A Porta Romana ieri mattina pioveva. Piovevano sei colpi di pistola sparati da due uomini in scooter con l’intento di uccidere l’autista di una Ford ferma al semaforo. Verso le otto, quando la città ricomincia la giornata, il traffico è intenso, i bambini vengono accompagnati a scuola, i negozianti hanno appena aperto i loro esercizi. Un agguato in stile mafioso rompe la consueta ripresa della vita quotidiana in un quartiere popoloso e abbastanza centrale di Milano.



Enzo Anghinelli, la vittima, ha 46 anni. Non è la prima volta che sfugge all’azione dei sicari: nel 1998, ancora incensurato, fu ferito gravemente in viale Forlanini da alcuni colpi sparati da una Vespa. I contorni della vicenda non vennero mai chiariti. Nel 2007 Anghinelli venne fermato dalla polizia in via Teodosio sulla sua Golf con due chili di cocaina e nel 2012 entrò a far parte dell’indagine su una vasta organizzazione che importava droga dal Sudamerica. Una vita pericolosa, passata dall’attività di barista a quella di trafficante. 
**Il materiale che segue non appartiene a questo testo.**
$ cat src/rtl/cdma_rx_pkg.sv
package cdma_rx_pkg;

  typedef struct packed {
    logic load;    // sync seen: restart code and sum with this sample
    logic step;    // accumulate this sample within an open period
    logic decide;  // this sample closes the period and a bit is produced
  } rxStrobe_t;

  // feedback tap of the code recurrence for channel index (0-based)
  function automatic int pnTap(input int idx);
    case (idx)
      0:       return 1;
      1:       return 3;
      default: return 4;
    endcase
  endfunction

endpackage

$ cat src/rtl/cdma_rx_ctrl.sv
module cdma_rx_ctrl
  import cdma_rx_pkg::*;
#(
  parameter int LEN  = 127,
  parameter int CH_W = 2
) (
  input  logic            clk,
  input  logic            rst,
  input  logic            syncIn,
  input  logic [CH_W-1:0] chanSel,
  output rxStrobe_t       strobe,
  output logic [CH_W-1:0] chanLatched,
  output logic            validOut
);

  localparam int CNT_W = $clog2(LEN);
  localparam logic [CNT_W-1:0] LAST = CNT_W'(LEN - 1);

  logic             active;
  logic [CNT_W-1:0] sampleCnt;

  always_comb begin
    strobe.load   = syncIn;
    strobe.step   = !syncIn && active;
    strobe.decide = strobe.step && (sampleCnt == LAST) && (chanLatched != '0);
  end

  always_ff @(posedge clk) begin
    if (rst) begin
      active      <= 1'b0;
      sampleCnt   <= '0;
      chanLatched <= '0;
      validOut    <= 1'b0;
    end else begin
      validOut <= strobe.decide;
      if (strobe.load) begin
        active      <= 1'b1;
        sampleCnt   <= CNT_W'(1);
        chanLatched <= chanSel;
      end else if (strobe.step) begin
        if (sampleCnt == LAST) begin
          active    <= 1'b0;
          sampleCnt <= '0;
        end else begin
          sampleCnt <= sampleCnt + CNT_W'(1);
        end
      end
    end
  end

endmodule
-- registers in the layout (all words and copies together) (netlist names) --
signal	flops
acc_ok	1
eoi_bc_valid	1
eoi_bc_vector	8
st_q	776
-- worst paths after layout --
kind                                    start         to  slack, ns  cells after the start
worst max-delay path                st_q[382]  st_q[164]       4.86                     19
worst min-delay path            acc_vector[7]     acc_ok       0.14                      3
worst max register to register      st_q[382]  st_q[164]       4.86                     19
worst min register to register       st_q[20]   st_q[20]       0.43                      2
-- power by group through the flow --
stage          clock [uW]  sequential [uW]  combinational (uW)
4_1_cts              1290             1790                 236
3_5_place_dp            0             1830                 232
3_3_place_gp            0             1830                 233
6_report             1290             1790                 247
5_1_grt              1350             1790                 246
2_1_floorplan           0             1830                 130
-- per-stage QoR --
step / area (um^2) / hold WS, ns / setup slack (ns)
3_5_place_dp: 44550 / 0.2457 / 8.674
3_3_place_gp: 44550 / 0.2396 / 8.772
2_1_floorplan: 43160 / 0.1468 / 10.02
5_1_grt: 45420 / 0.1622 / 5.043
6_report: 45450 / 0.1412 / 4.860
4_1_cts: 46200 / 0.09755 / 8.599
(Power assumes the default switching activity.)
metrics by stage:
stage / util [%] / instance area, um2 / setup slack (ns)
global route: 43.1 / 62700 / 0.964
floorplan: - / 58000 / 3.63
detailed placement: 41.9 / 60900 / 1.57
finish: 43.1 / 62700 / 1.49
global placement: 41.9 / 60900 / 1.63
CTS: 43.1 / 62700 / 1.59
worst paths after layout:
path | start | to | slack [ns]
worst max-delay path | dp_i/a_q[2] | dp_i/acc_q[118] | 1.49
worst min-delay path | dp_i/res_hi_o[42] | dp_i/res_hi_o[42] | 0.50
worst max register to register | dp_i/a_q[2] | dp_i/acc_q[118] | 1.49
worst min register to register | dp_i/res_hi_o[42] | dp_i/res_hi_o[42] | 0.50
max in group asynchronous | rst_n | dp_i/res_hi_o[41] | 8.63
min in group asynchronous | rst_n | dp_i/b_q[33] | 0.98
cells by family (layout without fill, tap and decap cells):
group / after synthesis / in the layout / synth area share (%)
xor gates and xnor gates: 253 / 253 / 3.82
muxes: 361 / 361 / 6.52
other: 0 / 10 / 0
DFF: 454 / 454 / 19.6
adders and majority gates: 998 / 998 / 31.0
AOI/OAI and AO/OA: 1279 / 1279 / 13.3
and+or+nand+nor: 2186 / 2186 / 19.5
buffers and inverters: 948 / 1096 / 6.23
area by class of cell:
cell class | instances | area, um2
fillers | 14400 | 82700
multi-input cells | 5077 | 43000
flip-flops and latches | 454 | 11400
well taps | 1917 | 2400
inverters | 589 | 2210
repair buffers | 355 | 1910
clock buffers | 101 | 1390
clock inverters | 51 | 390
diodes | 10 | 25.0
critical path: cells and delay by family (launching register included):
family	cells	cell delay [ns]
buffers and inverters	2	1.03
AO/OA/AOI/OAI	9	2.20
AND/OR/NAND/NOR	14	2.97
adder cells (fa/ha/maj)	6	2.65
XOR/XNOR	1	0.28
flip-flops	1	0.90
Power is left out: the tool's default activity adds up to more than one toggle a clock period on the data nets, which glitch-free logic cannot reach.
**config.mk**
```make
export PLATFORM = sky130hd
export DESIGN_NAME = fhadd_unit
export DESIGN_NICKNAME = d
export VERILOG_FILES = /design/src/rtl/fhadd_pkg.sv /design/src/rtl/fhadd_decode.sv /design/src/rtl/fhadd_halve.sv /design/src/rtl/fhadd_regfile.sv /design/src/rtl/fhadd_unit.sv
export SDC_FILE = /design/constraint.sdc
export NUM_CORES = 2
export LEC_CHECK = 0
export BUFFER_PORTS_ARGS = -buffer_cell sky130_fd_sc_hd__buf_2
export CELL_PAD_IN_SITES_DETAIL_PLACEMENT = 0
export CELL_PAD_IN_SITES_GLOBAL_PLACEMENT = 2
export CORE_MARGIN = 2
export CORE_UTILIZATION = 40
export CTS_CLUSTER_DIAMETER = 80
export DETAILED_ROUTE_END_ITERATION = 6
export GPL_TIMING_DRIVEN = 0
export PLACE_DENSITY = 0.8
export SKIP_CTS_REPAIR_TIMING = 1
export SLEW_MARGIN = 30
export SYNTH_ARGS = -nofsm -noshare
export SYNTH_HDL_FRONTEND = slang
export SYNTH_HIERARCHICAL = 1
export SYNTH_SLANG_ARGS = --single-unit
```
**constraint.sdc**
```tcl
create_clock -name clk -period 7.3 [get_ports clk]
set_clock_uncertainty 0.2 [all_clocks]
set_input_delay 1.46 -clock clk [delete_from_list [all_inputs] [get_ports clk]]
set_output_delay 1.46 -clock clk [all_outputs]
set_load 0.03 [all_outputs]
```
## config.mk

```make
export PLATFORM = sky130hd
export DESIGN_NAME = mmd_addr_decoder
export DESIGN_NICKNAME = d
export VERILOG_FILES = /design/src/rtl/mmd_pkg.sv /design/src/rtl/mmd_region_dec.sv /design/src/rtl/mmd_page_cam.sv /design/src/rtl/mmd_prot_chk.sv /design/src/rtl/mmd_addr_decoder.sv
export SDC_FILE = /design/constraint.sdc
export NUM_CORES = 1
export LEC_CHECK = 0
export BUFFER_PORTS_ARGS = -buffer_cell sky130_fd_sc_hd__buf_4
export CAP_MARGIN = 40
export CORE_MARGIN = 2
export CORE_UTILIZATION = 40
export DETAILED_ROUTE_END_ITERATION = 7
export HOLD_SLACK_MARGIN = 0.05
export SLEW_MARGIN = 0
export SYNTH_ARGS = -nofsm -noshare
export SYNTH_HDL_FRONTEND = slang
export SYNTH_SLANG_ARGS = --single-unit
```

## constraint.sdc

```tcl
create_clock -name clk -period 6.99 [get_ports clk]
set_input_delay 1.7475 -clock clk [delete_from_list [all_inputs] [get_ports clk]]
set_output_delay 1.7475 -clock clk [all_outputs]
set_load 0.05 [all_outputs]
```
Siamo a Milano. Le sparatorie tra la gente di prima mattina qui non sono consuete, per fortuna. La droga invece si vede dappertutto, persino aspettando la 90 in piazza Argentina col favore del crepuscolo. Piccolo spaccio tra stranieri. E poi Rogoredo, di cui si fa un gran parlare da quando si è deciso di intervenire e risanare quel bosco dantesco quanto la selva oscura, e che continua a causare morti, prendendosi beffe degli intenti pubblici di bonifica. E poco distante da lì il quartiere multietnico del Corvetto, con le sue case popolari poco più che stamberghe, con le innumerevoli antenne paraboliche, con i suoi ragazzi sfaccendati e violenti; e più su l’Ortomercato, con la sua mala gestione, il lavoro nero e il caporalato.
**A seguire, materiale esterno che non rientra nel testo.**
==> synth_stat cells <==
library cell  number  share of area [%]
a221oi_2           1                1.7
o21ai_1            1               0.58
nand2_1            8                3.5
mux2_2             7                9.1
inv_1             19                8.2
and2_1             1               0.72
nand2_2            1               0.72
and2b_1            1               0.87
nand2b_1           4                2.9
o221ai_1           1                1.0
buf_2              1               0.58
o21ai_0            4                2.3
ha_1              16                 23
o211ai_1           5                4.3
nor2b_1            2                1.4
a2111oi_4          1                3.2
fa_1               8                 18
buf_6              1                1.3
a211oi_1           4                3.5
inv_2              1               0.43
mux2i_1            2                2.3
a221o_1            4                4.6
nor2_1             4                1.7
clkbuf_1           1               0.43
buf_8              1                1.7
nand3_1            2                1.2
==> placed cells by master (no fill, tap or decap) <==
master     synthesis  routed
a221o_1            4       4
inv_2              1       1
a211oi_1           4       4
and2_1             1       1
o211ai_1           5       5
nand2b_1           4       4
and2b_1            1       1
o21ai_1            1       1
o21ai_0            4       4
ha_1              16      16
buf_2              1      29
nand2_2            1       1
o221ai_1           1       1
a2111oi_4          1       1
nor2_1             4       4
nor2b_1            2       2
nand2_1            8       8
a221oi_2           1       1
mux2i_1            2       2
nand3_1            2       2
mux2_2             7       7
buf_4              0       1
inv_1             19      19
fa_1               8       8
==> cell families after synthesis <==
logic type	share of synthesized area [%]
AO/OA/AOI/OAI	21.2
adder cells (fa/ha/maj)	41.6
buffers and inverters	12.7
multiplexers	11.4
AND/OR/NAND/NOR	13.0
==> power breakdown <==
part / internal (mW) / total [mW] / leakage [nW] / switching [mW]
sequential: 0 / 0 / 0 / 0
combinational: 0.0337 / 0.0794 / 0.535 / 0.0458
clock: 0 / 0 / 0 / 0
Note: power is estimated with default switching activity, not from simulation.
### config.mk
export PLATFORM = sky130hd
export DESIGN_NAME = xfer_unit_sel
export DESIGN_NICKNAME = d
export VERILOG_FILES = /design/src/rtl/xfer_unit_sel_pkg.sv /design/src/rtl/xfer_unit_sel_lsb.sv /design/src/rtl/xfer_unit_sel_ctrl.sv /design/src/rtl/xfer_unit_sel_dp.sv /design/src/rtl/xfer_unit_sel.sv
export SDC_FILE = /design/constraint.sdc
export NUM_CORES = 1
export LEC_CHECK = 0
export BUFFER_PORTS_ARGS = -buffer_cell sky130_fd_sc_hd__buf_2
export CAP_MARGIN = 0
export CORE_UTILIZATION = 53
export CTS_BUF_LIST = sky130_fd_sc_hd__clkbuf_4
export DETAILED_ROUTE_END_ITERATION = 8
export GPL_ROUTABILITY_DRIVEN = 0
export MAX_ROUTING_LAYER = met4
export PLACE_DENSITY_LB_ADDON = 0.05
export RECOVER_POWER = 50
export SYNTH_ARGS = -nofsm -noshare
export SYNTH_HDL_FRONTEND = slang
export SYNTH_SLANG_ARGS = --single-unit
### constraint.sdc
create_clock -name clk -period 5.2 [get_ports clk]
set_input_delay 0.52 -clock clk [delete_from_list [all_inputs] [get_ports clk]]
set_output_delay 0.52 -clock clk [all_outputs]
set_load 0.005 [all_outputs]
### src/rtl/xfer_unit_sel_pkg.sv
package xfer_unit_sel_pkg;

  localparam int SHIFT_W = 3;
  localparam int CODE_W  = 3;

  typedef struct packed {
    logic capture;
    logic pulse;
  } sel_strobe_t;

  // Hardware size code for a unit of 2**ord bytes; order 3 never reaches here.
  function automatic logic [CODE_W-1:0] codeForOrder(input logic [SHIFT_W-1:0] ord);
    logic [CODE_W-1:0] code;
    case (ord)
      3'd0:    code = 3'd1;
      3'd1:    code = 3'd2;
      3'd2:    code = 3'd0;
      3'd4:    code = 3'd3;
      3'd5:    code = 3'd4;
      3'd6:    code = 3'd5;
      default: code = 3'd6;
    endcase
    return code;
  endfunction

endpackage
Siamo dall’altra parte di una città che celebra la sua eccellenza con il Salone del Mobile, con le installazioni di architetti e designer. Tutto bello, tutto utile per il guadagno e per una migliore qualità della vita. Ma anche solo accostando questi due volti della città (ce ne sono altri in un luogo così ampio e complicato) viene da chiedersi, una volta di più, se la prevenzione non passi anche dal rendere dignitosa la vita dei più poveri e disagiati, dal promuovere condizioni di lavoro eque, anche se nessuno potrà mai togliere la fatica di guadagnarsi il pane. Viene da chiedersi se chi amministra la città sia mai entrato in uno qualsiasi dei quartierini di una casa popolare e si sia soffermato sullo squallore che quei muri nascondono.

Siamo tutti contenti del successo della grande Milano, ma la generosità della tradizione ambrosiana dovrebbe con coraggio tirarsi su le maniche per ovviare a quei bisogni e diritti che costituiscono le condizioni per una vita buona. Non ci sono solo gli scintillii e le bollicine.